As particles which travel through the air often unseen, both dust and the virus sweep into our immediate ether fragmented derivations from far off territories that make visible latent inequalities, the impact of history, and our environmental vulnerability. Aya Nassar, a researcher working on the post-independence history of Cairo, led us on a journey with dust through that city’s fragmented urban histories. For Nassar, dust is an essential part of Cairo, from seasonally enveloping the city during the spring khamasin, to the dust clouds created from the rubble of buildings being demolished. Dust marks the postcolonial city’s sense of disappointment and failure. In telling stories with dust, Nassar suggested that we might be able to write more complex histories of emotion and affect that begin to capture the history and presence of place and time, recognizing the fragmentary nature of postcolonial urban space. Similarly, Sara Salem took us through ghost stories found in the afterlives of Nasserist Egypt, exploring the liberatory potential of haunting in an anticolonial moment that encompasses both promise and failure. Drawing from the work of sociologist Avery Gordon, Salem argued that perhaps haunting enables a new way of seeing, bringing to the surface the turmoil and trouble of that which has happened in the past and present. Haunting brings to the fore those things not in their place. As we listened to these histories of Cairo, with us, too, were the wider hauntings of structural and racial violences being rendered starkly visible in our immediate vicinity through Covid-19. For as Bongani Kona reminded us, “you cannot walk away from history.”
The term quarantine generally refers to a period of isolation, imposed in order to limit the spread of an epidemic. Most of us on this twelve-hour marathon joined from some version of isolation around the world due to Covid-19. Yet, cognizant of our location in Johannesburg, we were particularly attendant to the term being used interchangeably in relation to “cordon sanitaires”—zones of confinement and spaces of exception for demarking and limiting the movement of bodies deemed “other,” used strategically to racially segregate cities into townships and suburbs under Apartheid.
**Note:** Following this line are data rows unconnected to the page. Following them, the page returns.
===== src/smdos_prep.sv =====
// ---------------------------------------------------------------------------
// smdos_prep
// Two-stage operand build: p = 1 - freq and p*p, then numerator and
// denominator of the dosage ratio for the genotype pair.
// ---------------------------------------------------------------------------
module smdos_prep import smdos_pkg::*; #(
  parameter int FREQ_BITS = 16
) (
  input  logic                 clk,
  input  logic                 rst,
  input  logic                 en,
  input  ctl_t                 ctl_in,
  input  geno_t                code1,
  input  geno_t                code2,
  input  logic [FREQ_BITS-1:0] allele_freq,
  output ctl_t                 ctl_out,
  output logic [2*((FREQ_BITS > WORK_MAX_BITS) ? WORK_MAX_BITS : FREQ_BITS)+1:0] num,
  output logic [2*((FREQ_BITS > WORK_MAX_BITS) ? WORK_MAX_BITS : FREQ_BITS)+1:0] den
);

  localparam int W  = (FREQ_BITS > WORK_MAX_BITS) ? WORK_MAX_BITS : FREQ_BITS;
  localparam int DW = 2 * W + 2;
  localparam logic [DW-1:0] S_X  = DW'(1) << W;
  localparam logic [DW-1:0] S2_X = DW'(1) << (2 * W);

  // stage A: frequency, p, p squared
  logic [W-1:0]  f_in;
  logic [W:0]    p_in;
  logic [DW-1:0] p2_in;

  logic [W-1:0]  a_f;
  logic [W:0]    a_p;
  logic [DW-1:0] a_p2;
  pair_t         a_pair;
  ctl_t          a_ctl;

  assign f_in  = allele_freq[FREQ_BITS-1 -: W];  // low bits dropped when wide
  assign p_in  = {1'b1, W'(0)} - {1'b0, f_in};
  assign p2_in = p_in * p_in;

  always_ff @(posedge clk) begin
    if (rst) begin
      a_ctl <= '0;
    end else if (en) begin
      a_ctl.valid   <= ctl_in.valid;
      a_ctl.last    <= ctl_in.last;
      a_ctl.invalid <= (pair_class(code1, code2) == PAIR_BAD);
    end
  end

  always_ff @(posedge clk) begin
    if (en) begin
      a_f    <= f_in;
      a_p    <= p_in;
      a_p2   <= p2_in;
      a_pair <= pair_class(code1, code2);
    end
  end

  // stage B: ratio operands
  logic [DW-1:0] f_x;
  logic [DW-1:0] ps_x;
  logic [DW-1:0] num_next;
  logic [DW-1:0] den_next;

  assign f_x  = DW'(a_f);
  assign ps_x = DW'(a_p) << W;

  always_comb begin
    unique case (a_pair)
      PAIR_AA_AA: begin
        num_next = f_x;
        den_next = (S_X << 1) - f_x;
      end
      PAIR_AA_HET: begin
        num_next = S_X;
        den_next = (S_X << 1) - f_x;
      end
      PAIR_AA_ALT: begin
        num_next = S_X;
        den_next = S_X;
      end
      PAIR_HET_HET: begin
        // 3S^2 - 2P^2 over 2S^2 + 2PS - 2P^2 (mod 2^DW, result fits)
        num_next = S2_X + (S2_X << 1) - (a_p2 << 1);
        den_next = (S2_X << 1) + (ps_x << 1) - (a_p2 << 1);
      end
      PAIR_HET_ALT: begin
        num_next = S_X + (f_x << 1);
        den_next = S_X + f_x;
      end
      PAIR_ALT_ALT: begin
        num_next = S_X + f_x + (f_x << 1);
        den_next = S_X + f_x;
      end
      default: begin
        // invalid pair: zero quotient
        num_next = '0;
        den_next = S_X;
      end
    endcase
  end

  always_ff @(posedge clk) begin
    if (rst) begin
      ctl_out <= '0;
    end else if (en) begin
      ctl_out <= a_ctl;
    end
  end

  always_ff @(posedge clk) begin
    if (en) begin
      num <= num_next;
      den <= den_next;
    end
  end

endmodule


===== src/smdos_cell.sv =====
// ---------------------------------------------------------------------------
// smdos_cell
// One restoring-division cell: compare, conditional subtract, one quotient
// bit; hands remainder, divisor and quotient to the next cell.
// ---------------------------------------------------------------------------
module smdos_cell import smdos_pkg::*; #(
  parameter int DW = 34
) (
  input  logic                 clk,
  input  logic                 rst,
  input  logic                 en,
  input  ctl_t                 ctl_in,
  input  logic [DW:0]          r_in,
  input  logic [DW-1:0]        d_in,
  input  logic [QUOT_BITS-1:0] q_in,
  output ctl_t                 ctl_out,
  output logic [DW:0]          r_out,
  output logic [DW-1:0]        d_out,
  output logic [QUOT_BITS-1:0] q_out
);

  logic        ge;
  logic [DW:0] diff;
  logic [DW:0] rem;

  assign ge   = (r_in >= {1'b0, d_in});
  assign diff = r_in - {1'b0, d_in};
  assign rem  = ge ? diff : r_in;

  always_ff @(posedge clk) begin
    if (rst) begin
      ctl_out <= '0;
    end else if (en) begin
      ctl_out <= ctl_in;
    end
  end

  always_ff @(posedge clk) begin
    if (en) begin
      r_out <= {rem[DW-1:0], 1'b0};  // rem < d, so the shift cannot overflow
      d_out <= d_in;
      q_out <= {q_in[QUOT_BITS-2:0], ge};
    end
  end

endmodule


===== src/sibling_maternal_dosage_unit.sv =====
// ---------------------------------------------------------------------------
// sibling_maternal_dosage_unit
// Pipeline: input transfer to result valid through 2 operand stages, then
//   17 division cells.
// Throughput: one marker per cycle while the output is not stalled; set by
//   the cell chain, one quotient bit per cell, every stage registered.
// Reset: rst clears every stage valid bit; no result pending afterwards.
// ---------------------------------------------------------------------------
module sibling_maternal_dosage_unit import smdos_pkg::*; #(
  parameter int FREQ_BITS = 16
) (
  input  logic                   clk,
  input  logic                   rst,
  // marker input
  input  logic                   in_valid,
  output logic                   in_ready,
  input  logic                   sib1_bit_a,
  input  logic                   sib1_bit_b,
  input  logic                   sib2_bit_a,
  input  logic                   sib2_bit_b,
  input  logic [FREQ_BITS-1:0]   allele_freq,
  input  logic                   last_marker,
  // dosage result
  output logic                   out_valid,
  input  logic                   out_ready,
  output logic [DOSAGE_BITS-1:0] dosage,
  output logic                   invalid_pair,
  output logic                   last_result
);

  // Working frequency width and ratio operand widths.
  localparam int W  = (FREQ_BITS > WORK_MAX_BITS) ? WORK_MAX_BITS : FREQ_BITS;
  localparam int DW = 2 * W + 2;

  // Whole pipe advances together; it freezes only while a result sits at
  // the output and the sink does not take it. Empty stages are not closed up
  // during a stall; a new transfer is taken whenever the output is not blocked.
  logic en;
  assign en       = !(out_valid && !out_ready);
  assign in_ready = en;

  // Genotype codes come from the inverted stored bits.
  geno_t code1;
  geno_t code2;
  ctl_t  in_ctl;

  assign code1  = geno_t'({~sib1_bit_b, ~sib1_bit_a});
  assign code2  = geno_t'({~sib2_bit_b, ~sib2_bit_a});
  assign in_ctl = '{valid: in_valid, invalid: 1'b0, last: last_marker};

  // Operand build: numerator and denominator of the pair's ratio.
  ctl_t          prep_ctl;
  logic [DW-1:0] num;
  logic [DW-1:0] den;

  smdos_prep #(
    .FREQ_BITS (FREQ_BITS)
  ) u_prep (
    .clk         (clk),
    .rst         (rst),
    .en          (en),
    .ctl_in      (in_ctl),
    .code1       (code1),
    .code2       (code2),
    .allele_freq (allele_freq),
    .ctl_out     (prep_ctl),
    .num         (num),
    .den         (den)
  );

  // Division chain. Every ratio is below 2, so the first cell yields the
  // integer bit and the next 16 the fraction (rounded toward zero). A fixed
  // pair (aa with AA) and the invalid case enter as plain 1/1 and 0/S.
  ctl_t                 ctl_c [0:QUOT_BITS];
  logic [DW:0]          r_c   [0:QUOT_BITS];
  logic [DW-1:0]        d_c   [0:QUOT_BITS];
  logic [QUOT_BITS-1:0] q_c   [0:QUOT_BITS];

  assign ctl_c[0] = prep_ctl;
  assign r_c[0]   = {1'b0, num};
  assign d_c[0]   = den;
  assign q_c[0]   = '0;

  for (genvar i = 0; i < QUOT_BITS; i++) begin : g_cell
    smdos_cell #(
      .DW (DW)
    ) u_cell (
      .clk     (clk),
      .rst     (rst),
      .en      (en),
      .ctl_in  (ctl_c[i]),
      .r_in    (r_c[i]),
      .d_in    (d_c[i]),
      .q_in    (q_c[i]),
      .ctl_out (ctl_c[i+1]),
      .r_out   (r_c[i+1]),
      .d_out   (d_c[i+1]),
      .q_out   (q_c[i+1])
    );
  end

  // Last cell's registers are the output register.
  assign out_valid    = ctl_c[QUOT_BITS].valid;
  assign dosage       = DOSAGE_BITS'(q_c[QUOT_BITS]);
  assign invalid_pair = ctl_c[QUOT_BITS].invalid;
  assign last_result  = ctl_c[QUOT_BITS].last;

endmodule


===== config.mk =====
export PLATFORM = sky130hd
export DESIGN_NAME = sibling_maternal_dosage_unit
export DESIGN_NICKNAME = d
export VERILOG_FILES = /design/src/smdos_pkg.sv /design/src/smdos_prep.sv /design/src/smdos_cell.sv /design/src/sibling_maternal_dosage_unit.sv
export SDC_FILE = /design/constraint.sdc
export NUM_CORES = 2
export LEC_CHECK = 0
export ABC_CLOCK_PERIOD_IN_PS = 45500
export BUFFER_PORTS_ARGS = -buffer_cell sky130_fd_sc_hd__buf_2
export CAP_MARGIN = 5
export CORE_MARGIN = 4
export CORE_UTILIZATION = 40
export DETAILED_ROUTE_END_ITERATION = 6
export SYNTH_ARGS = -nofsm -noshare
export SYNTH_HDL_FRONTEND = slang
export SYNTH_SLANG_ARGS = --single-unit
export TNS_END_PERCENT = 30

===== constraint.sdc =====
create_clock -name clk -period 45.5 [get_ports clk]
set_input_delay 4.55 -clock clk [delete_from_list [all_inputs] [get_ports clk]]
set_output_delay 4.55 -clock clk [all_outputs]
set_load 0.02 [all_outputs]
As practices of coloniality, spatial segregation gained particular speed with the formation of the Union of South Africa, cemented in 1910, and the implementation of Apartheid as a governing system in 1948. (1) Cordon sanitaires demarcated those worthy of living healthy lives from those deemed “racialized other” and disposable. Many of the early segregation laws in South Africa were undertaken in the name of public health: the Native Reserves Location Act of 1902 was implemented to ostensibly contain outbreaks of bubonic plague, yet effectively led to large-scale displacement, defining urban areas in South Africa as “White” spaces. The 1914 Tuberculosis Commission Report was one of the first major surveys to support the expansionary aims of the British Empire. Under Apartheid Group Areas Act and Influx Control laws, these acts of dispossession controlled and defined space as racialized, demarcated through infrastructural violence.
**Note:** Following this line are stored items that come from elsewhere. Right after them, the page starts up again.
`src/sv/amd2_pkg.sv`:
```
package amd2_pkg;

	localparam int MAX_NODES_DEF = 16;
	localparam int VAL_W = 24;
	localparam int RES_W = 25;
	localparam int DIF_W = 26;
	localparam int W_W = 17;
	localparam int IT_W = 16;
	localparam int SUM_W = 64;
	localparam int PRD_W = 52;
	localparam int SOL_W = 31;
	localparam int MAG_W = 62;
	localparam int LAM_W = 32;
	localparam int QDEPTH = 4;
	localparam int NSUMS = 5;
	localparam int NPRODS = 6;

	localparam logic signed [LAM_W-1:0] HALF_Q16 = 32'sd32768;
	localparam logic [LAM_W-1:0] LAM_MAX = 32'h7FFF_FFFF;
	localparam logic [IT_W-1:0] ITER_SOLVE = 16'd2;

	typedef struct packed {
		logic [VAL_W-1:0] new_value;
		logic [VAL_W-1:0] target;
		logic [W_W-1:0] weight;
		logic [IT_W-1:0] iteration;
		logic last;
		logic store;
	} item_t;

endpackage

```
`src/sv/amd2_front.sv`:
```
module amd2_front #(
	parameter int MAX_NODES = amd2_pkg::MAX_NODES_DEF
) (
	input  logic                              clk,
	input  logic                              arst_n,
	input  logic                              in_valid,
	output logic                              in_ready,
	input  logic signed [amd2_pkg::VAL_W-1:0] new_value,
	input  logic signed [amd2_pkg::VAL_W-1:0] target,
	input  logic [amd2_pkg::W_W-1:0]          weight,
	input  logic [amd2_pkg::IT_W-1:0]         iteration,
	input  logic                              last,
	output logic                              q_valid,
	output amd2_pkg::item_t                   q_item,
	input  logic                              q_pop
);
	import amd2_pkg::*;

	localparam int CAP = 3 * MAX_NODES;
	localparam int CNT_W = $clog2(CAP + 1);
	localparam int PTR_W = $clog2(QDEPTH);
	localparam logic [CNT_W-1:0] CAP_C = CNT_W'(CAP);
	localparam logic [PTR_W:0] FULL_C = (PTR_W + 1)'(QDEPTH);

	item_t fifo_q [QDEPTH];
	logic [PTR_W-1:0] wr_q;
	logic [PTR_W-1:0] rd_q;
	logic [PTR_W:0] fill_q;
	logic [CNT_W-1:0] cnt_q;
	logic push;
	logic store;

	assign in_ready = (fill_q != FULL_C);
	assign push = in_valid && in_ready;
	assign store = (cnt_q < CAP_C);
	assign q_valid = (fill_q != '0);
	assign q_item = fifo_q[rd_q];

	always_ff @(posedge clk or negedge arst_n) begin
		if (!arst_n) begin
			wr_q <= '0;
			rd_q <= '0;
			fill_q <= '0;
			cnt_q <= '0;
		end else begin
			if (push) begin
				wr_q <= wr_q + 1'b1;
				if (last) begin
					cnt_q <= '0;
				end else if (store) begin
					cnt_q <= cnt_q + 1'b1;
				end
			end
			if (q_pop) begin
				rd_q <= rd_q + 1'b1;
			end
			if (push && !q_pop) begin
				fill_q <= fill_q + 1'b1;
			end else if (!push && q_pop) begin
				fill_q <= fill_q - 1'b1;
			end
		end
	end

	always_ff @(posedge clk) begin
		if (push) begin
			fifo_q[wr_q] <= '{new_value: new_value, target: target, weight: weight,
				iteration: iteration, last: last, store: store};
		end
	end

endmodule

```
In 2020, the online format of our twelve-hour Zoom call both collapsed distances, allowing us to seemingly overcome our inability to travel, and revealed the invisible inequalities that divided and separated our experiences of isolation. The call was haunted by glitches, echoes, dropped connections, and shaky internet, revealing our location on a spectrum of infrastructural access. As we thought through the promises and failure of liberation in Egypt, we were made aware of the current difficulty of quarantine in an informal settlement, or in unsafe homes in South Africa; of the inability to participate in an event such as this, for so many in our immediate proximity. We occupied dust as a provisional constituent: it fills and conceals; it is scattered, haunting and ever present. Swept away, it returns, only to be cast back up into the air.